In most of the meetings I conduct I lead people in what is commonly called the “sinner’s prayer”. This usually means that the preacher says a prayer sentence by sentence and those who want to receive Christ repeat that prayer. I think the sinner’s prayer has been a blessing to many, though, shockingly, it’s not in the Bible. In fact there is no record of anything called a sinner’s prayer until the mid-1800s when the concept became popular under the ministry of D.L. Moody. In the last 150 years this prayer has taken hold in evangelical churches. In fact, in some circles what signifies the moment you become a Christian is going to the front of a church building at the invitation of a preacher and repeating “the prayer”. Phrases like, “she must be a Christian because she said the prayer” or asking someone, “Have you said the prayer?”, demonstrates the huge importance many place on this.
As already stated, I believe in and practice the “sinner’s prayer”, but there is a flipside. Tragically we run the risk of reducing something as powerful as receiving new life in Christ to a technicality of merely repeating words.
Often a preacher does not explain or declare what Jesus did on the cross, putting away our sins, but simply finishes his sermon with this line – “if you need peace in your heart, and you want a better life just repeat these words after me”. and then he goes right into the sinner’s prayer. Surveys by the Barna Group, another reputable organizations indicate that a significant percentage of the population in the United States and also in Canada have at some point accepted Jesus by “saying a prayer” and a significant part of those, who did so feel it didn’t work for them. Now the idea of receiving Jesus no longer excites them, “been there, done that.”

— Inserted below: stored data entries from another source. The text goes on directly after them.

--- src/rtl/uart_regif_pkg.sv ---
`timescale 1ns/1ps
package uart_regif_pkg;
  typedef enum logic [1:0] {
    REG_RXD  = 2'd0,
    REG_TXD  = 2'd1,
    REG_STAT = 2'd2,
    REG_CTRL = 2'd3
  } reg_sel_e;

  localparam int ST_RXVAL   = 0;
  localparam int ST_RXFULL  = 1;
  localparam int ST_TXEMPTY = 2;
  localparam int ST_TXFULL  = 3;
  localparam int ST_PEND    = 4;

  localparam int CT_TXRST = 0;
  localparam int CT_RXRST = 1;
  localparam int CT_IE    = 4;
endpackage

--- src/rtl/uart_rx_fifo.sv ---
`timescale 1ns/1ps
module uart_rx_fifo #(
  parameter int DEPTH  = 8,
  parameter int BYTE_W = 8,
  localparam int PTR_W = (DEPTH > 1) ? $clog2(DEPTH) : 1,
  localparam int CNT_W = $clog2(DEPTH + 1)
) (
  input  logic              clk_i,
  input  logic              rst_ni,
  input  logic              push_i,
  input  logic [BYTE_W-1:0] data_i,
  input  logic              pop_i,
  input  logic              flush_i,
  output logic [BYTE_W-1:0] head_o,
  output logic [CNT_W-1:0]  count_o,
  output logic [CNT_W-1:0]  count_nxt_o,
  output logic              full_o,
  output logic              empty_o
);
  logic [BYTE_W-1:0] mem_q [DEPTH];
  logic [PTR_W-1:0]  rd_ptr_q, wr_ptr_q;
  logic [CNT_W-1:0]  cnt_q, cnt_d;
  logic              do_push, do_pop;

  assign full_o  = (cnt_q == CNT_W'(DEPTH));
  assign empty_o = (cnt_q == '0);
  assign do_push = push_i && !full_o;
  assign do_pop  = pop_i && !empty_o;
  assign head_o  = mem_q[rd_ptr_q];
  assign count_o = cnt_q;
  assign count_nxt_o = cnt_d;

  function automatic logic [PTR_W-1:0] wrap_inc(input logic [PTR_W-1:0] p);
    return (p == PTR_W'(DEPTH - 1)) ? '0 : p + 1'b1;
  endfunction

  always_comb begin
    cnt_d = cnt_q;
    if (flush_i)                cnt_d = '0;
    else if (do_push && !do_pop) cnt_d = cnt_q + 1'b1;
    else if (do_pop && !do_push) cnt_d = cnt_q - 1'b1;
  end

  always_ff @(posedge clk_i or negedge rst_ni) begin
    if (!rst_ni) begin
      rd_ptr_q <= '0;
      wr_ptr_q <= '0;
      cnt_q    <= '0;
    end else begin
      cnt_q <= cnt_d;
      if (flush_i) begin
        rd_ptr_q <= '0;
        wr_ptr_q <= '0;
      end else begin
        if (do_push) wr_ptr_q <= wrap_inc(wr_ptr_q);
        if (do_pop)  rd_ptr_q <= wrap_inc(rd_ptr_q);
      end
    end
  end

  for (genvar i = 0; i < DEPTH; i++) begin : g_slot
    always_ff @(posedge clk_i or negedge rst_ni) begin
      if (!rst_ni)                                       mem_q[i] <= '0;
      else if (do_push && !flush_i && wr_ptr_q == PTR_W'(i)) mem_q[i] <= data_i;
    end
  end
endmodule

How were people born again before the concept of the sinner’s prayer. By believing in Jesus, followed by water baptism, often immediately upon declaring their faith. No prayer saves, although a sinner certainly can pray because “whosoever shall call upon the name of the Lord shall be saved”,. Believing what Jesus did and confessing Him as Lord is the way of salvation. If you believe in your heart that God put your sins on Jesus and that Jesus rose again from the dead and is Lord than you are saved whether you repeated a prayer or not. Let’s de-mystify this sinner’s prayer. If we preach sermons that reveal next to nothing about Jesus Christ and Him crucified and then finish off with a sinner’s prayer, we may cause collateral damage. People mistake the whole idea of receiving Jesus for a formula of prayer of accurate words when it has all to do with the heart’s believing.
All that to say; don’t hurry people into a prayer. Instead spend much time revealing what Jesus did on the cross.